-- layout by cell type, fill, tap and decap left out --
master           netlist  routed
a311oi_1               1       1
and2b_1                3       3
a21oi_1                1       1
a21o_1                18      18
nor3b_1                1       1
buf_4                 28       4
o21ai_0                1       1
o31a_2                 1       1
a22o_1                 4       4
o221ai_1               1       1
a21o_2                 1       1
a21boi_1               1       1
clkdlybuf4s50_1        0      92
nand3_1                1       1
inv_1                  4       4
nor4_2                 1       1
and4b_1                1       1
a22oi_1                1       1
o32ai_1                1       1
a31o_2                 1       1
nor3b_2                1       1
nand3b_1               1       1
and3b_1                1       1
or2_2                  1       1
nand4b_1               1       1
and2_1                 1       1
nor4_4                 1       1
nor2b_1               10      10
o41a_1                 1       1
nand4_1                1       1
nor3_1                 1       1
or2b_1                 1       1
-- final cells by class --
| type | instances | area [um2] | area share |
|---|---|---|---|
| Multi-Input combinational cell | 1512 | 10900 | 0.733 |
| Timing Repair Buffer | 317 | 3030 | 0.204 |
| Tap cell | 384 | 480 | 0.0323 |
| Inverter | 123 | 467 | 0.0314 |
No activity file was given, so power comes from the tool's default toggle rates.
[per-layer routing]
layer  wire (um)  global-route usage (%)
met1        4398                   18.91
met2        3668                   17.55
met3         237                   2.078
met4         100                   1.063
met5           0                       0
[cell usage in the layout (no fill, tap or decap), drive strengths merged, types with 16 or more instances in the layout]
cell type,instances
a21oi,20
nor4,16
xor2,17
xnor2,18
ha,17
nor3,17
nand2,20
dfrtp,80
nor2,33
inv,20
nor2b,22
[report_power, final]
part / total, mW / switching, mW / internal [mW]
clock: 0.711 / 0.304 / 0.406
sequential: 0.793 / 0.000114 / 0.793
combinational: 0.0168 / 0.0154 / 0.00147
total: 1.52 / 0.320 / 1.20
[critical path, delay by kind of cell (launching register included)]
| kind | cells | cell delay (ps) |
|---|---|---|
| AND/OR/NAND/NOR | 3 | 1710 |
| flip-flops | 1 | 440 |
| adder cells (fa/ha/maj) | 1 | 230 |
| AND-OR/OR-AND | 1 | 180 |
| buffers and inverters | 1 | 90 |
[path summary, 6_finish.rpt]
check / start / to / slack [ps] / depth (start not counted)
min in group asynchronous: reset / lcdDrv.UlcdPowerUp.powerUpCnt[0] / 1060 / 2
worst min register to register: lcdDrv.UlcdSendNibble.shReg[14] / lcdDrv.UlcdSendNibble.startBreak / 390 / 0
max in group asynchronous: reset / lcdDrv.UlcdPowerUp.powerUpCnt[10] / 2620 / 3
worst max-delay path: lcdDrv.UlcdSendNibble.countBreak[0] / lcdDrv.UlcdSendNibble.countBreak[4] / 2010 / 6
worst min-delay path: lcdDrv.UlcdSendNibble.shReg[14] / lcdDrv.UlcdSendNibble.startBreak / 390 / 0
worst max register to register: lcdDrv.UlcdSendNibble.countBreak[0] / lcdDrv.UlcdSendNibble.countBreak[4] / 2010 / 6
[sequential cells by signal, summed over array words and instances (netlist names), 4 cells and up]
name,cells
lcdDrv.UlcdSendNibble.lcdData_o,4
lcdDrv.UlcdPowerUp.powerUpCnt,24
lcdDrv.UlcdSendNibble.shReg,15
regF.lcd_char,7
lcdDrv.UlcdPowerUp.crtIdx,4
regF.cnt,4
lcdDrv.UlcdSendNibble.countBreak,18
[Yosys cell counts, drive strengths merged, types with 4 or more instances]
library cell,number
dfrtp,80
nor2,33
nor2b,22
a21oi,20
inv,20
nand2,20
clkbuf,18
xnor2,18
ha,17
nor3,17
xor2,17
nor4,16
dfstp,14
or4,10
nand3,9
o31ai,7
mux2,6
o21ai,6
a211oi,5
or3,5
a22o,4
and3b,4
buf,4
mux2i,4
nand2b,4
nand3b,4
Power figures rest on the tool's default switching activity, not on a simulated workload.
$ cat ./design.v
module dff_set #(
	parameter DW  = 6'd32
)
(
	input wire clk,
	input wire rst,
	input wire [DW-1:0]  set_data, 
	input wire [DW-1:0]  data_i,
	input wire          jump_en_i,
    input wire          hold_flag_i, 
	output reg [DW-1:0]  data_o	
);
	always @(posedge clk)begin
		if(rst || jump_en_i)
			data_o <= set_data;
		else begin
			if(hold_flag_i)
				data_o <= data_o;
			else
				data_o <= data_i;
		end	
	end
endmodule
module ld (
    input               clk,
    input               rst,
    input wire [31:0]   ins_i,
    input wire [31:0]   ins_addr_i,
    input wire [31:0]   rs1_data_i,
    input wire [31:0]   rs2_data_i,
    input wire          jump_en_i,
    input wire          hold_flag_i,
    output wire [31:0]   ins_o,
    output wire [31:0]   ins_addr_o,
    output wire [31:0]   rs1_data_o,
    output wire [31:0]   rs2_data_o
);
dff_set 
#(.DW(6'd32))
ins(
    .clk      (clk      ),
    .rst      (rst      ),
    .set_data (32'h00000013 ),
    .data_i   (ins_i   ),
    .jump_en_i(jump_en_i),
    .hold_flag_i(hold_flag_i),
    .data_o   (ins_o   )
);
dff_set 
#(.DW(6'd32))
ins_addr(
    .clk      (clk      ),
    .rst      (rst      ),
    .set_data (32'b0 ),
    .data_i   (ins_addr_i   ),
    .jump_en_i(jump_en_i),
    .hold_flag_i(hold_flag_i),
    .data_o   (ins_addr_o   )
);
dff_set 
#(.DW(6'd32))
rs1_data(
    .clk      (clk      ),
    .rst      (rst      ),
    .set_data (32'b0 ),
    .data_i   (rs1_data_i   ),
    .jump_en_i(jump_en_i),
    .hold_flag_i(hold_flag_i),
    .data_o   (rs1_data_o   )
);
dff_set 
#(.DW(6'd32))
rs2_data(
    .clk      (clk      ),
    .rst      (rst      ),
    .set_data (32'b0 ),
    .data_i   (rs2_data_i   ),
    .jump_en_i(jump_en_i),
    .hold_flag_i(hold_flag_i),
    .data_o   (rs2_data_o   )
);
endmodule
[design/flow/config.mk]
export PLATFORM = sky130hd
export DESIGN_NAME = ins_fetch
export DESIGN_NICKNAME = ins_fetch
export VERILOG_FILES = /design/flow/design.v
export SDC_FILE = /design/flow/constraint.sdc
export NUM_CORES = 4
export LEC_CHECK = 1
export CORE_UTILIZATION = 30
[design/flow/constraint.sdc]
current_design ins_fetch

set clk_period 9.8
set clk_io_pct 0.2

create_clock -name clk0 -period $clk_period [get_ports {clk}]

set non_clock_inputs [all_inputs -no_clocks]
set_input_delay [expr $clk_period * $clk_io_pct] -clock clk0 $non_clock_inputs
set_output_delay [expr $clk_period * $clk_io_pct] -clock clk0 [all_outputs]
[design/flow/design.v]
module dff_set #(
	parameter DW  = 6'd32
)
(
	input wire clk,
	input wire rst,
	input wire [DW-1:0]  set_data, 
	input wire [DW-1:0]  data_i,
	input wire          jump_en_i,
    input wire          hold_flag_i, 
	output reg [DW-1:0]  data_o	
);
	always @(posedge clk)begin
		if(rst || jump_en_i)
			data_o <= set_data;
		else begin
			if(hold_flag_i)
				data_o <= data_o;
			else
				data_o <= data_i;
		end	
	end
endmodule
$ cat flow/run.sh
#!/bin/bash
# OpenROAD 26Q1-2900-gdf79404cd8, Yosys 0.63+post, stock flow scripts
make -C /OpenROAD-flow-scripts/flow DESIGN_CONFIG=/design/flow/config.mk WORK_HOME=/design/flow/orfs finish
$ cat flow/config.mk
export PLATFORM = sky130hd
export DESIGN_NAME = stopwatch
export DESIGN_NICKNAME = stopwatch
export VERILOG_FILES = /design/flow/design.v
export SDC_FILE = /design/flow/constraint.sdc
export NUM_CORES = 4
export LEC_CHECK = 1
export CORE_UTILIZATION = 30
$ cat flow/constraint.sdc
current_design stopwatch

set clk_period 3.2
set clk_io_pct 0.2

create_clock -name clk0 -period $clk_period [get_ports {clk}]

set non_clock_inputs [all_inputs -no_clocks]
set_input_delay [expr $clk_period * $clk_io_pct] -clock clk0 $non_clock_inputs
set_output_delay [expr $clk_period * $clk_io_pct] -clock clk0 [all_outputs]
$ cat flow/design.v
`timescale 1ns / 1ps
module clock_divider(
    input clock,
    output reg new_clock
);
    reg[27:0] counter = 28'd0;
        parameter DIVISOR = 28'd50000000;  
    always @(posedge clock)
    begin
        counter <= counter + 28'd1;
        if (counter >= (DIVISOR - 1))
            counter <= 28'd0;
        if (counter < (DIVISOR / 2))  
            new_clock <= 1'b1;  
        else
            new_clock <= 1'b0;  
    end
endmodule
`timescale 1ns / 1ps
module seven_segment_driver(
    input clock,
    input reset,
    input [6:0] minutes,
    input [6:0] seconds,
    output reg [3:0] anode_signals,
    output reg [6:0] display_out
);
	parameter WIDTH = 7;
	function [WIDTH-1:0] divide(input [WIDTH-1:0] A, input [WIDTH-1:0] B);
		reg [WIDTH-1:0] a1,b1;
		reg [WIDTH:0] p1;
		integer i;
		begin
			a1 = A;
			b1 = B;
			p1= 0;
			for(i = 0; i < WIDTH; i = i + 1) begin  
				p1 = {p1[WIDTH-2:0], a1[WIDTH-1]};
				a1[WIDTH-1:1] = a1[WIDTH-2:0];
				p1 = p1-b1;
				if(p1[WIDTH-1] == 1) begin
					a1[0] = 0;
					p1 = p1 + b1;
				end else
					a1[0] = 1;
			end
			divide = a1;   
		end
	endfunction
	function [WIDTH-1:0] modulus(input [WIDTH-1:0] A, input [WIDTH-1:0] B);
		reg [WIDTH-1:0] a1,b1;
		reg [WIDTH:0] p1;
		integer i;
		begin
			a1 = A;
			b1 = B;
			p1= 0;  
			for(i = 0; i < WIDTH; i = i + 1) begin  
				p1 = {p1[WIDTH-2:0], a1[WIDTH-1]};
				a1[WIDTH-1:1] = a1[WIDTH-2:0];
				p1 = p1-b1;
				if(p1[WIDTH-1] == 1) begin
					a1[0] = 0;
					p1 = p1 + b1;
				end else
					a1[0] = 1;
			end
			modulus = p1;   
		end
	endfunction
    reg [3:0] LED_BCD;  
    reg [16:0] refresh_counter;  
    wire [1:0] LED_activating_counter;
    always @(posedge clock or posedge reset)
	begin 
		if (reset == 1) begin
            refresh_counter <= 0;
        end else
            refresh_counter <= refresh_counter + 1;
    end
    assign LED_activating_counter = refresh_counter[16:15];
    always @(posedge clock or posedge reset)
    begin
		if (reset == 1) begin  
			anode_signals <= 0;
		end
		else begin
			case(LED_activating_counter)
				2'b00: 
					begin
						anode_signals <= 4'b0111; 
						LED_BCD <= divide(minutes, 10);
					end
				2'b01:
					begin
						anode_signals <= 4'b1011;
						LED_BCD <= modulus(minutes, 10);
					end
				2'b10:
					begin
						anode_signals <= 4'b1101;
						LED_BCD <= divide(seconds, 10);
					end
				2'b11: 
					begin
						anode_signals <= 4'b1110;
						LED_BCD <= modulus(seconds, 10);
					end
			endcase
		end
    end
    always @(posedge clock or posedge reset)
    begin
		if (reset == 1) begin  
			display_out <= 0;
		end
		else begin
			case(LED_BCD)
				4'b0000: display_out <= 7'b0000001;  
				4'b0001: display_out <= 7'b1001111;  
				4'b0010: display_out <= 7'b0010010;  
				4'b0011: display_out <= 7'b0000110;  
				4'b0100: display_out <= 7'b1001100;  
				4'b0101: display_out <= 7'b0100100;  
				4'b0110: display_out <= 7'b0100000;  
				4'b0111: display_out <= 7'b0001111;  
				4'b1000: display_out <= 7'b0000000;  
				4'b1001: display_out <= 7'b0000100;  
				default: display_out <= 7'b0000000;  
			endcase
		end
    end
endmodule
`timescale 1ns / 1ps
module stopwatch(
    input clk,
    input hold_count_switch,
	input button_reset,
	output [3:0] anode_signals,
	output [6:0] display_out
);
	wire counter_clock;
	wire [6:0] minutes_bus, seconds_bus;
	clock_divider divider(
		.clock(clk),
		.new_clock(counter_clock)
	);
	time_counter counter(
		.clock(counter_clock),
		.reset(button_reset),
		.hold_count(hold_count_switch),
		.minutes(minutes_bus),
		.seconds(seconds_bus)
	);
	seven_segment_driver display_driver(
		.clock(clk),
		.reset(button_reset),
		.minutes(minutes_bus),
		.seconds(seconds_bus),
		.anode_signals(anode_signals),
		.display_out(display_out)
	);
endmodule
`timescale 1ns / 1ps
module time_counter(
    input clock,
	input reset,
    input hold_count,
    output reg [6:0] minutes,
    output reg [6:0] seconds
    );
    always @(posedge clock)
    begin
        if (reset)  
        begin
            minutes <= 0;
            seconds <= 0;
        end
        else
        begin
            if (!hold_count)
            begin
                seconds <= seconds + 1;
                if (minutes == 99 && seconds == 59)  
                begin
                    minutes <= 0;
                    seconds <= 0;
                end
                if (seconds == 59)  
                begin
                    seconds <= 0;
                    minutes <= minutes + 1;
                end
            end 
        end
    end
endmodule
==> results.sh <==
# source this file to load flow results
export IMPL_leakage_nw=2.28
export IMPL_finClkSkew_ns=0.00616
export IMPL_port_buffers=13
export IMPL_fp_utilization_pct=30.9
export IMPL_fmax_mhz=422
export IMPL_finalWeightedCongestion=0.841
export IMPL_syn_avg_cell_area_um2=8.64
export IMPL_cp_end_kind="flip-flop"
export IMPL_cts_hold_buf=0
export IMPL_cts_tree="built"
export IMPL_num_antenna_cells=0
export IMPL_top_area_share_pct=16.7
export IMPL_internal_power_w=0.00140
export IMPL_crit_path_start_kind="flip-flop"
export IMPL_status="complete, no violations"
export IMPL_power_net_switching_w=0.000348
export IMPL_async_flop_share_pct=37.3
export IMPL_ir_worst_vdd_v=0.000314
export IMPL_cts_reportedPaths_clkPinSlew_ns=0.05
export IMPL_area_leaders="dfxtp_1, dfrtp_1, xnor2_1, ha_1, nor2_1"
export IMPL_area_growth_syn_to_layout_pct=11.8
export IMPL_timing_final_setup_violations=0
export IMPL_dp_hpwl_um=6930
export IMPL_pwr_share_seq_pct=45.9
export IMPL_coreArea_mm2=0.0167
export IMPL_drtIter0Drc=236
export IMPL_num_io_pins=14
export IMPL_final_cell_mix="nor2_1, xnor2_1, nand2_1, dfxtp_1, inv_1"
export IMPL_crit_arrival_ns=2.57
export IMPL_drive_gt1_share_pct=7.88
export IMPL_finalCoreUtilization_pct=34.6
export IMPL_htreeDepth=3
export IMPL_hp_class="flip-flop to flip-flop"
export IMPL_yosys_area_mm2=0.00517
export IMPL_grt_usage_pct=11.1
export IMPL_tightest_slew_ns=0.666
export IMPL_grt_overflow=0
export IMPL_grt_first_pass_wirelength_um=16700
export IMPL_synth_edff_count=4
export IMPL_placedCellCount=813
export IMPL_syn_instance_count=598
export IMPL_mappedNetlistArea_mm2=0.00517
export IMPL_warnings=39
export IMPL_ys_seq_share_pct=32.5
export IMPL_powerDensity_mw_per_mm2=303
export IMPL_row_count=47
export IMPL_clock_latency_ns=0.32
export IMPL_flop_cell="dfxtp_1"
export IMPL_rsz0062_at_grt="false"
export IMPL_synthDistinctLibCells=78
export IMPL_root_buffer="clkbuf_16"
export IMPL_vias=3910
export IMPL_die_h_um=133
export IMPL_antenna_found_initial=0
export IMPL_firstDrtPassIters=4
export IMPL_hold_slack_ns=0.457
export IMPL_chipArea_mm2=0.0178
export IMPL_switching_share_pct=19.9
export IMPL_tns_ns=0
export IMPL_finalHoldViolCount=0
export IMPL_untimed_endpoints=14
export IMPL_clockBufferDepth=2
export IMPL_routedWlPerCell_um=11.2
export IMPL_maxSlewHeadroom_pct=55.3
export IMPL_die_w_um=133
export IMPL_numSynthFlops=75
export IMPL_drtAntennaViolNets=0
export IMPL_cap_violations=0
export IMPL_grt_pass1_vias=3665
export IMPL_layout_top_cell="nor2_1"
export IMPL_finalPower_w=0.00175
export IMPL_pwr_share_comb_pct=2.5
export IMPL_critPathRequiredTime_ns=3.41
export IMPL_vias_per_cell=4.72
export IMPL_ys_cells=598
export IMPL_drv_slew=0
export IMPL_cts_buffers=9
export IMPL_grt_max_degree=24
export IMPL_routed_wl_um=9280
export IMPL_cts_resized=0
export IMPL_power_frac_clock_pct=51.6
export IMPL_period_needed_ns=2.37
export IMPL_cts_setup_buffers=0
export IMPL_yosysWarnings=3
export IMPL_final_cells=829
export IMPL_cp_max_fo=15
export IMPL_crit_type="flip-flop to flip-flop"
export IMPL_unclocked_pins=14
export IMPL_drc=0
export IMPL_finalCritPeriodShare_pct=74.0
export IMPL_largest_area_cell="dfxtp_1"
==> design.v <==
module apb_slave (
    input logic clk, n_rst, data_ready, overrun_error, framing_error, 
                psel, penable, pwrite, 
    input logic [7:0] rx_data, pwdata,
    input logic [2:0] paddr,
    output logic [7:0] prdata,
    output logic pslverr, data_read,
    output logic [3:0] data_size,
    output logic [13:0] bit_period
);
    logic [13:0] next_bit_period;
    logic [3:0] next_data_size;
    logic [7:0] next_pr_data;
    always_ff @(posedge clk, negedge n_rst) begin
        if(!n_rst) begin
            bit_period <= '0;
            data_size <= '0;
            prdata <= '0;
        end
        else begin
            bit_period <= next_bit_period;
            data_size <= next_data_size;
            prdata <= next_pr_data;
        end     
    end   
    always_comb begin
        next_bit_period = bit_period;
        next_data_size = data_size;
        next_pr_data = prdata;
        data_read = 0;
        pslverr = 0;
        if(psel) begin
            if(pwrite) begin
                casez (paddr)
                    3'b010: begin
                        next_bit_period[7:0] = pwdata;                 
                    end
                    3'b011: begin
                        if (pwdata[7:6] == '0) begin
                            next_bit_period[13:8] = pwdata[5:0];
                        end else begin
                            pslverr = 1;
                        end      
                    end
                    3'b100: begin
                        if (pwdata == 8'd5 || pwdata == 8'd7 || pwdata == 8'd8) begin
                            next_data_size = pwdata[3:0];
                        end else begin
                            pslverr = 1;
                        end
                    end
                    default: pslverr = 1;
                endcase
            end
            else begin  
                casez (paddr)
                    3'b000: begin
                        next_pr_data = {7'b0, data_ready};
                    end
                    3'b001: begin
                        next_pr_data = {6'b0, overrun_error, framing_error};
                    end
                    3'b010: begin
                        next_pr_data = bit_period[7:0];
                    end
                    3'b011: begin
                        next_pr_data = {2'b0, bit_period[13:8]};
                    end
                    3'b100: begin
                        next_pr_data = {4'b0, data_size};
                    end
                    3'b110: begin
                        data_read = 1;
                        if (data_size == 4'd8) begin
                            next_pr_data = rx_data;  
                        end
                        else if (data_size == 4'd7) begin
                            next_pr_data ={1'b0, rx_data[7:1]};
                        end
                        else begin
                            next_pr_data ={3'b0, rx_data[7:3]};  
                        end
                    end
                    default: pslverr = 1;
                endcase
            end
        end
    end
endmodule
==> run.sh <==
#!/bin/bash
# OpenROAD 26Q1-2900-gdf79404cd8, Yosys 0.63+post, stock flow scripts
make -C /OpenROAD-flow-scripts/flow DESIGN_CONFIG=/design/flow/config.mk WORK_HOME=/design/flow/orfs finish
==> config.mk <==
export PLATFORM = sky130hd
export DESIGN_NAME = apb_slave
export DESIGN_NICKNAME = apb_slave
export VERILOG_FILES = /design/flow/design.v
export SDC_FILE = /design/flow/constraint.sdc
export NUM_CORES = 4
export LEC_CHECK = 1
export CORE_UTILIZATION = 30
==> constraint.sdc <==
current_design apb_slave

set clk_period 3.5
set clk_io_pct 0.2

create_clock -name clk0 -period $clk_period [get_ports {clk}]

set non_clock_inputs [all_inputs -no_clocks]
set_input_delay [expr $clk_period * $clk_io_pct] -clock clk0 $non_clock_inputs
set_output_delay [expr $clk_period * $clk_io_pct] -clock clk0 [all_outputs]
==> notes.md <==
run metrics: status=completed, top_reg_cell synth=dfrtp_1, Switching Fraction=0.2320, Seq share, synth=0.4290, final setup vio count=0, Slew Limit Headroom=0.7007, Fin Clk Skew=1.714 ps, Die H=73.10 µm, Top cells by area=dfrtp_1, mux2_2, mux2i_1, Final period util=0.9370, Initial DRT Pass Iterations=4, crit path capture type=output port, Mapped Area=1516 µm², P_sw=0.0001939 W, chip area=5343 µm², vias in the first global route=1239, Wirelength per Cell=15.13 µm, Cell Pwr Density=381.0 nW/µm², final hold viol count=0, top cells by count, synth=dfrtp_1, mux2_2, nand2_1, o21ai_0, nor2_1, placer's final routability congestion estimate=0.8995, Worst Hold Path Cells=1, CTS Buffer Depth=2, CTS Sinks=26, stage-log warning count=26, Post-CTS Setup Bufs=0, YS chip area=1516 µm², TritonCTS buffer count=3, total global routing overflow=0, GRT met1 Usage=0.2583, post-CTS sizing=0, ys cells=142, critical path class=primary input to output port, drt drc=0, largest net degree at the start of global routing=27, max cap viols=0, RSZ-0062 raised after global routing=no, Slew Viols, Final=0, Worst Path Required=2800 ps, worst-path maximum fanout=8, busiest grt layer=met1, worst slew pin tran=447.4 ps, Cell Type Count=44, Row Count=25, grt met2 use=0.2356, Ports=55, post-synthesis area per instance=10.68 µm², first-pass GRT wire length=6334 µm, Port Buffer Count=53, Fin Setup TNS=0 ps, # fillers=440, register share of total power=0.449, M3 GR Usage=0.03081, DP Wirelength=3036 µm, total wire length=3980 µm, H-tree Lvls=1, Synth Warn #=1, Clk Latency, worst-skew pair=270 ps, total number of vias=1347, Peak VDD IR=222.9 µV, Synth flops=26, Yosys top cell by area=dfrtp_1, initial detailed-routing violation count=131, Post-Syn Instances=142, FMAX=304.9 MHz, Area Growth Syn to Fin=44.64%, power share of the combinational group=0.251, via/cell ratio=5.122, crit start category=primary input, Int Power=0.0006417 W, count leader, synth=dfrtp_1, hold_buf cts=0, leak pwr=0.9097 nW, Core Area=4786 µm², CTS Root Cell=clkbuf_8, Die X=73.10 µm, CP arrival=2580 ps, antenna violations before repair=0, DP Worst Slack=251.5 ps, All-Layer GR Usage=0.1587, proportion of layout cells with a drive suffix above 1=0.1888, Top-area cell share=0.4290, Tightest Hold Check Type=flip-flop to flip-flop, FF-to-FF path depth=4, Setup WS post-layout=220.7 ps, ANT cells=0, clock share of power=0.300, Worst-path clk slew=90 ps, fin crit period=3279 ps, Post-synth EDFFs=0, Init Core Util=0.3169, CTS tree=built, Routed Antenna Nets=0, Async SR Flop Fraction=1.000
[cells by family (layout without fill, tap and decap cells)]
kind of cell | Yosys count | in the layout | share of synthesized area
flops | 26 | 26 | 0.4290
buf+inv | 11 | 65 | 0.03548
simple gates | 44 | 44 | 0.1766
mux | 26 | 26 | 0.1881
compound gates | 35 | 35 | 0.1708
[state kept, by name (all words and copies together) (netlist names)]
| signal | count |
|---|---|
| bit_period | 14 |
| prdata | 8 |
| data_size | 4 |
[metrics by stage]
| step | power, W | std cells | area (µm²) | util | hold slack, ps |
|---|---|---|---|---|---|
| after global placement | 0.0005899 | 259 | 2122 | 0.4434 | 490.1 |
| after floorplan | 0.0004406 | 142 | 1516 | - | 404.4 |
| after detailed placement | 0.0005906 | 259 | 2122 | 0.4434 | 488.5 |
| final | 0.0008356 | 263 | 2193 | 0.4583 | 503.0 |
| after global routing | 0.0008871 | 263 | 2193 | 0.4583 | 531.6 |
| after CTS | 0.0008468 | 263 | 2193 | 0.4583 | 510.8 |
[critical path: stages]
cell and delay (ps):
clkdlybuf4s50_1 570, nor3b_2 350, o2111a_1 290, o22ai_1 100, and2_1 160, clkdlybuf4s50_1 390
[power by group through the flow]
| stage | logic (W) | clock network [W] | registers (W) |
|---|---|---|---|
| after CTS | 0.000213 | 0.000259 | 0.000375 |
| final | 0.000210 | 0.000251 | 0.000375 |
| after global routing | 0.000230 | 0.000275 | 0.000381 |
[cell usage in the layout (no fill, tap or decap), types with 3 or more instances in the layout]
cell type | synthesis | layout
dfrtp_1 | 26 | 26
clkdlybuf4s50_1 | 0 | 53
nand2_1 | 12 | 12
mux2i_1 | 6 | 6
nor2b_1 | 4 | 4
o21ai_0 | 9 | 9
buf_4 | 0 | 4
a221o_1 | 3 | 3
mux2_2 | 19 | 19
a211oi_1 | 4 | 4
clkbuf_8 | 0 | 3
a22oi_1 | 5 | 5
inv_1 | 4 | 4
nor2_2 | 3 | 3
nor2_1 | 7 | 7
[layer usage]
layer / part of all wire / up-vias
met4: 0.0030 / 0
met1: 0.49 / 648
li1: - / 641
met2: 0.44 / 56
met5: 0 / -
met3: 0.068 / 2
[path summary, 6_finish.rpt]
kind	startpoint	endpoint	slack [ps]
setup / recovery	paddr[1]	pslverr	220
hold reg to reg	prdata[7]$_DFFE_PN0P_	prdata[7]$_DFFE_PN0P_	500
min in group asynchronous	n_rst	bit_period[10]$_DFFE_PN0P_	790
hold / removal	prdata[7]$_DFFE_PN0P_	prdata[7]$_DFFE_PN0P_	500
max in group asynchronous	n_rst	bit_period[1]$_DFFE_PN0P_	2460
setup reg to reg	data_size[2]$_DFFE_PN0P_	prdata[1]$_DFFE_PN0P_	1680
[layout make-up]
| type | instances | area (µm²) | share of cell area |
|---|---|---|---|
| timing repair buffer | 57 | 560.5 | 0.2556 |
| tap | 67 | 83.83 | 0.03822 |
| clock buffer | 3 | 41.29 | 0.01882 |
| inverter | 4 | 15.01 | 0.006845 |
| multi-input combinational | 105 | 812.0 | 0.3702 |
| clock inverter | 1 | 30.03 | 0.01369 |
| sequential | 26 | 650.6 | 0.2966 |
No activity file was given, so power comes from the tool's default toggle rates.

§ **Required work**
From the listing above, pick out each line where the word "merged" appears.

§ **Solution to the exercise**
[cell usage in the layout (no fill, tap or decap), drive strengths merged, types with 16 or more instances in the layout]
[Yosys cell counts, drive strengths merged, types with 4 or more instances]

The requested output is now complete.